Yesterday I mentioned Levinas’s impression of the Davos dispute from an interview with Francois Poire (it can be found in Is it Righteous to Be? Interviews with Levinas, 33ff). In that same interview, here’s Levinas describing the play put on by the students in which he played Cassirer:
At that time I had an abdundance of black hair; we put a lot of white power on my hair in order to evoke the noble gray head of the master. As for Bolnow [who played Heidegger]…I furnished him with the reply which to me seemed to caricture the eymological findings of Heidegger: “Because interpreting means to put a thing upside down.”
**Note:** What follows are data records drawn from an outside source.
File: src/shared/ocg_pkg.sv
`default_nettype none
package ocg_pkg;
   // ------------------------------------------------------------
   // bus geometry and register offsets
   // ------------------------------------------------------------
   localparam int              ADDR_W    = 4;
   localparam int              DATA_W    = 16;
   localparam logic [ADDR_W-1:0] OFF_FLAGS = 4'h0;
   localparam logic [ADDR_W-1:0] OFF_ENA   = 4'h2;
   localparam logic [ADDR_W-1:0] OFF_OUT   = 4'h4;
   // ------------------------------------------------------------
   // flag and enable layout
   // ------------------------------------------------------------
   localparam int              FLAG_W      = 6;
   localparam int              BIT_LS_STOP = 5;
   localparam int              BIT_TRIM    = 4;
   localparam int              BIT_RSV     = 3;
   localparam int              BIT_HS_STA  = 2;
   localparam int              BIT_LS_STA  = 1;
   localparam int              BIT_IN_STA  = 0;
   localparam logic [FLAG_W-1:0] IMPL_MASK = 6'h37;
   localparam logic [FLAG_W-1:0] RST_FLAGS = 6'h00;
   localparam logic [FLAG_W-1:0] RST_ENA   = 6'h00;
   // ------------------------------------------------------------
   // clock output control layout
   // ------------------------------------------------------------
   localparam int              EN_BIT  = 0;
   localparam int              SRC_LO  = 2;
   localparam int              SRC_W   = 2;
   localparam int              DIV_LO  = 4;
   localparam int              DIV_W   = 3;
   localparam logic [DIV_W-1:0] RST_DIV = 3'h0;
   localparam logic [DIV_W-1:0] DIV_LS_WIDE = 3'h3;
   typedef enum logic [SRC_W-1:0] {
      SRC_INT = 2'h0,
      SRC_LS  = 2'h1,
      SRC_HS  = 2'h2,
      SRC_SYS = 2'h3
   } ocg_src_t;
   // ------------------------------------------------------------
   // divider half-periods, zero means pass through
   // ------------------------------------------------------------
   localparam int               HALF_W      = 15;
   localparam logic [HALF_W-1:0] HALF_BYP    = 15'h0000;
   localparam logic [HALF_W-1:0] HALF_ONE    = 15'h0001;
   localparam logic [HALF_W-1:0] LS_HALF_256 = 15'h0080;
   localparam logic [HALF_W-1:0] LS_HALF_1K  = 15'h0200;
   localparam logic [HALF_W-1:0] LS_HALF_4K  = 15'h0800;
   localparam logic [HALF_W-1:0] LS_HALF_32K = 15'h4000;
endpackage
`default_nettype wire

File: src/hw/ocg_clock_gen.sv
// Notes on behaviour
// - low-speed stop sets flag 5; auto-trim done sets flag 4
// - writing one clears a flag; writing zero leaves it alone
// - stabilisation done sets flag 2 high, 1 low, 0 internal speed
// - internal stabilisation flag reads zero after reset release
// - enable bits 5 and 4 gate stop and trim interrupts
// - enable bits 2, 1, 0 gate the three stabilisation interrupts
// - source field picks internal, low, high speed or system clock
// - divider field divides internal and high speed by 1 to 128
// - system clock source stops output during sleep and halt
// - enable bit 0 gates the divided clock onto the pin
// - enable is not aligned to the clock, so glitches may appear
`timescale 1ns/1ps
`default_nettype none
module ocg_clock_gen
   import ocg_pkg::*;
(
   input  wire logic              mclk,
   input  wire logic              resetn,
   input  wire logic              clk_en,
   input  wire logic [ADDR_W-1:0] reg_addr,
   input  wire logic [DATA_W-1:0] reg_wdata,
   input  wire logic              reg_wr,
   input  wire logic              reg_rd,
   output logic      [DATA_W-1:0] reg_rdata,
   input  wire logic              ev_lowspeed_stop,
   input  wire logic              ev_autotrim_done,
   input  wire logic              ev_highspeed_stable,
   input  wire logic              ev_lowspeed_stable,
   input  wire logic              ev_internal_stable,
   input  wire logic              internal_osc_clock,
   input  wire logic              lowspeed_osc_clock,
   input  wire logic              highspeed_osc_clock,
   input  wire logic              system_clock,
   input  wire logic              system_clock_standby,
   output logic                   irq,
   output logic                   clock_output_pin
);
   // ------------------------------------------------------------
   // helpers
   // ------------------------------------------------------------

   // address match, used by every register and the read mux
   function automatic logic hit(input logic [ADDR_W-1:0] a,
                                input logic [ADDR_W-1:0] off);
      hit = (a == off);
   endfunction

   // half-period in source edges for a source and divider code
   function automatic logic [HALF_W-1:0] div_half(
      input ocg_src_t         s,
      input logic [DIV_W-1:0] d);
      logic [HALF_W-1:0] h;
      h = HALF_BYP;
      case (s)
         SRC_INT, SRC_HS:
         begin
            if (d != RST_DIV)
               h = HALF_ONE << (d - 3'h1);
         end
         SRC_LS:
         begin
            if (d == RST_DIV)
               h = HALF_BYP;
            else if (d <= DIV_LS_WIDE)
               h = HALF_ONE << (d - 3'h1);
            else if (d == 3'h4)
               h = LS_HALF_256;
            else if (d == 3'h5)
               h = LS_HALF_1K;
            else if (d == 3'h6)
               h = LS_HALF_4K;
            else
               h = LS_HALF_32K;
         end
         default: h = HALF_BYP; // system clock source falls back to 1/1
      endcase
      div_half = h;
   endfunction

   // ------------------------------------------------------------
   // register state
   // ------------------------------------------------------------
   logic [FLAG_W-1:0] flag_q;
   logic [FLAG_W-1:0] flag_d;
   logic [FLAG_W-1:0] flag_clr;
   logic [FLAG_W-1:0] ev_vec;
   logic [FLAG_W-1:0] ena_q;
   logic [FLAG_W-1:0] ena_d;
   logic [DIV_W-1:0]  div_q;
   ocg_src_t          src_q;
   logic              en_q;
   logic [DATA_W-1:0] rd_d;
   logic [DATA_W-1:0] rd_q;
   logic              irq_q;
   logic              wr_flags;
   logic              wr_ena;
   logic              wr_out;

   assign wr_flags = reg_wr && hit(reg_addr, OFF_FLAGS);
   assign wr_ena   = reg_wr && hit(reg_addr, OFF_ENA);
   assign wr_out   = reg_wr && hit(reg_addr, OFF_OUT);

   // ------------------------------------------------------------
   // event flags
   // ------------------------------------------------------------

   // events are one-cycle pulses from oscillator logic on mclk
   assign ev_vec[BIT_LS_STOP] = ev_lowspeed_stop;
   assign ev_vec[BIT_TRIM]    = ev_autotrim_done;
   assign ev_vec[BIT_RSV]     = 1'b0;
   assign ev_vec[BIT_HS_STA]  = ev_highspeed_stable;
   assign ev_vec[BIT_LS_STA]  = ev_lowspeed_stable;
   assign ev_vec[BIT_IN_STA]  = ev_internal_stable;

   // write-one-to-clear; a same-cycle event beats the clear
   always_comb
   begin
      flag_clr = '0;
      if (wr_flags)
         flag_clr = reg_wdata[FLAG_W-1:0] & IMPL_MASK;
      flag_d = (flag_q & ~flag_clr) | (ev_vec & IMPL_MASK);
   end

   // flags start clear, even the internal-stable one
   always_ff @(posedge mclk or negedge resetn)
   begin
      if (!resetn)
         flag_q <= RST_FLAGS;
      else if (clk_en)
         flag_q <= flag_d;
   end

   // ------------------------------------------------------------
   // interrupt enables and request
   // ------------------------------------------------------------

   // enable register, reserved bits never stored
   always_comb
   begin
      ena_d = ena_q;
      if (wr_ena)
         ena_d = reg_wdata[FLAG_W-1:0] & IMPL_MASK;
   end

   always_ff @(posedge mclk or negedge resetn)
   begin
      if (!resetn)
         ena_q <= RST_ENA;
      else if (clk_en)
         ena_q <= ena_d;
   end

   // request registered from next values so it tracks the flags
   always_ff @(posedge mclk or negedge resetn)
   begin
      if (!resetn)
         irq_q <= 1'b0;
      else if (clk_en)
         irq_q <= |(flag_d & ena_d);
   end

   assign irq = irq_q;

   // ------------------------------------------------------------
   // clock output control
   // ------------------------------------------------------------

   // source, ratio and pin enable fields
   always_ff @(posedge mclk or negedge resetn)
   begin
      if (!resetn)
      begin
         div_q <= RST_DIV;
         src_q <= SRC_INT;
         en_q  <= 1'b0;
      end
      else if (clk_en && wr_out)
      begin
         div_q <= reg_wdata[DIV_LO +: DIV_W];
         src_q <= ocg_src_t'(reg_wdata[SRC_LO +: SRC_W]);
         en_q  <= reg_wdata[EN_BIT];
      end
   end

   // ------------------------------------------------------------
   // register read
   // ------------------------------------------------------------

   // unmapped addresses and reserved bits read as zero
   always_comb
   begin
      rd_d = '0;
      if (hit(reg_addr, OFF_FLAGS))
         rd_d = DATA_W'(flag_q);
      else if (hit(reg_addr, OFF_ENA))
         rd_d = DATA_W'(ena_q);
      else if (hit(reg_addr, OFF_OUT))
      begin
         rd_d[EN_BIT]          = en_q;
         rd_d[SRC_LO +: SRC_W] = src_q;
         rd_d[DIV_LO +: DIV_W] = div_q;
      end
   end

   // data stand one cycle after the strobe and only then
   always_ff @(posedge mclk or negedge resetn)
   begin
      if (!resetn)
         rd_q <= '0;
      else if (clk_en)
         rd_q <= reg_rd ? rd_d : '0;
   end

   assign reg_rdata = rd_q;

   // ------------------------------------------------------------
   // source sampling and selection
   // ------------------------------------------------------------
   logic [3:0]        src_sync;
   logic [3:0]        src_prev_q;
   logic [3:0]        src_rise;
   logic              sel_lvl;
   logic              sel_tick;
   logic              sel_stop;
   logic [HALF_W-1:0] half;

   // oscillator clocks are sampled, so each must stay below mclk/2
   ocg_sync #(
      .W (4)
   ) u_sync (
      .mclk   (mclk),
      .resetn (resetn),
      .clk_en (clk_en),
      .din    ({system_clock, highspeed_osc_clock,
                lowspeed_osc_clock, internal_osc_clock}),
      .dout   (src_sync)
   );

   // rising-edge detect on the synchronised levels
   always_ff @(posedge mclk or negedge resetn)
   begin
      if (!resetn)
         src_prev_q <= '0;
      else if (clk_en)
         src_prev_q <= src_sync;
   end

   assign src_rise = src_sync & ~src_prev_q;

   // system clock is absent in sleep and halt, so output stalls
   assign sel_stop = (src_q == SRC_SYS) && system_clock_standby;
   assign sel_lvl  = src_sync[src_q];
   assign sel_tick = src_rise[src_q] && !sel_stop;
   assign half     = div_half(src_q, div_q);

   // ------------------------------------------------------------
   // divider and pin
   // ------------------------------------------------------------

   // enable goes straight in, unaligned to the source phase
   ocg_clk_div #(
      .HALF_W (HALF_W)
   ) u_div (
      .mclk    (mclk),
      .resetn  (resetn),
      .clk_en  (clk_en),
      .run     (en_q),
      .freeze  (sel_stop),
      .half    (half),
      .tick    (sel_tick),
      .lvl     (sel_lvl),
      .div_out (clock_output_pin)
   );
endmodule
`default_nettype wire

File: src/hw/ocg_sync.sv
`timescale 1ns/1ps
`default_nettype none
module ocg_sync #(
   parameter int W = 4
) (
   input  wire logic         mclk,
   input  wire logic         resetn,
   input  wire logic         clk_en,
   input  wire logic [W-1:0] din,
   output logic      [W-1:0] dout
);
   logic [W-1:0] s1_q;
   logic [W-1:0] s2_q;

   // two-stage synchroniser, first stage feeds only the second
   always_ff @(posedge mclk or negedge resetn)
   begin
      if (!resetn)
      begin
         s1_q <= '0;
         s2_q <= '0;
      end
      else if (clk_en)
      begin
         s1_q <= din;
         s2_q <= s1_q;
      end
   end

   assign dout = s2_q;
endmodule
`default_nettype wire

File: src/hw/ocg_clk_div.sv
`timescale 1ns/1ps
`default_nettype none
module ocg_clk_div #(
   parameter int HALF_W = 15
) (
   input  wire logic              mclk,
   input  wire logic              resetn,
   input  wire logic              clk_en,
   input  wire logic              run,
   input  wire logic              freeze,
   input  wire logic [HALF_W-1:0] half,
   input  wire logic              tick,
   input  wire logic              lvl,
   output logic                   div_out
);
   localparam logic [HALF_W-1:0] CNT_ONE = HALF_W'(1);
   localparam logic [HALF_W-1:0] CNT_ZERO = '0;

   logic [HALF_W-1:0] cnt_q;
   logic              q_q;

   // edge counter; cleared while off so a re-enable starts fresh
   always_ff @(posedge mclk or negedge resetn)
   begin
      if (!resetn)
      begin
         cnt_q <= CNT_ZERO;
         q_q   <= 1'b0;
      end
      else if (clk_en)
      begin
         if (!run)
         begin
            cnt_q <= CNT_ZERO;
            q_q   <= 1'b0;
         end
         else if (freeze)
         begin
            q_q <= q_q;
         end
         else if (half == CNT_ZERO)
         begin
            cnt_q <= CNT_ZERO;
            q_q   <= lvl;
         end
         else if (tick)
         begin
            // >= so a smaller ratio written mid-count cannot overrun
            if (cnt_q >= half - CNT_ONE)
            begin
               cnt_q <= CNT_ZERO;
               q_q   <= ~q_q;
            end
            else
               cnt_q <= cnt_q + CNT_ONE;
         end
      end
   end

   assign div_out = q_q;
endmodule
`default_nettype wire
Levinas is asked if people felt a “great trembling” at Davos:
Certainly! Cassirer presented an order which was going to be undone. Now one has a slanted perspective which perhaps falsifies memories. I think that Heidegger announced a world that was going to be turned over. You know who he would join three years later; one would have to have had the gift of prophesy to sense this already at Davos. I have thought for a long time–in the course of those terrible years–that I had felt it then, in spite of my enthusiasms. The value judgments of them have necessarily changed over time. And during the Hitler years I reproached myself for having preferred Heidegger at Davos.
And here’s Levinas discussing what Davos represents philosophically:
At that time, it probably represented the end of a certain humanism, but perhaps today a fundamental antinomy and profound antiquity, of civilization and of philosophy. And the eternal reply of Cassierer, a humanist of refined and patrician manner, neo-Kantian, glorious disciploe of Hermann Cohen, modern interpreter of Kant, takng the intelligibility of the sciences as his point of departure, very similar to our master Leon Brunschvicg; and like him, in the continuity of rationalism, the aesthetic and the political ideas of the nineteenth century. Very removed from positivism and banal scientism, of course, but was persuaded…that mathematical invention was the inner life itself and that the thinking about an inevitable death is not a philosopher’s first thought. But maybe today in minds like Blanchot’s–in a mind like Blanchot’s–two souls coexist and converse which anywhere else do not understand each other or hardly listen to each other.
Levinas goes on to discuss Heidegger, but the reference to Blanchot above is interesting.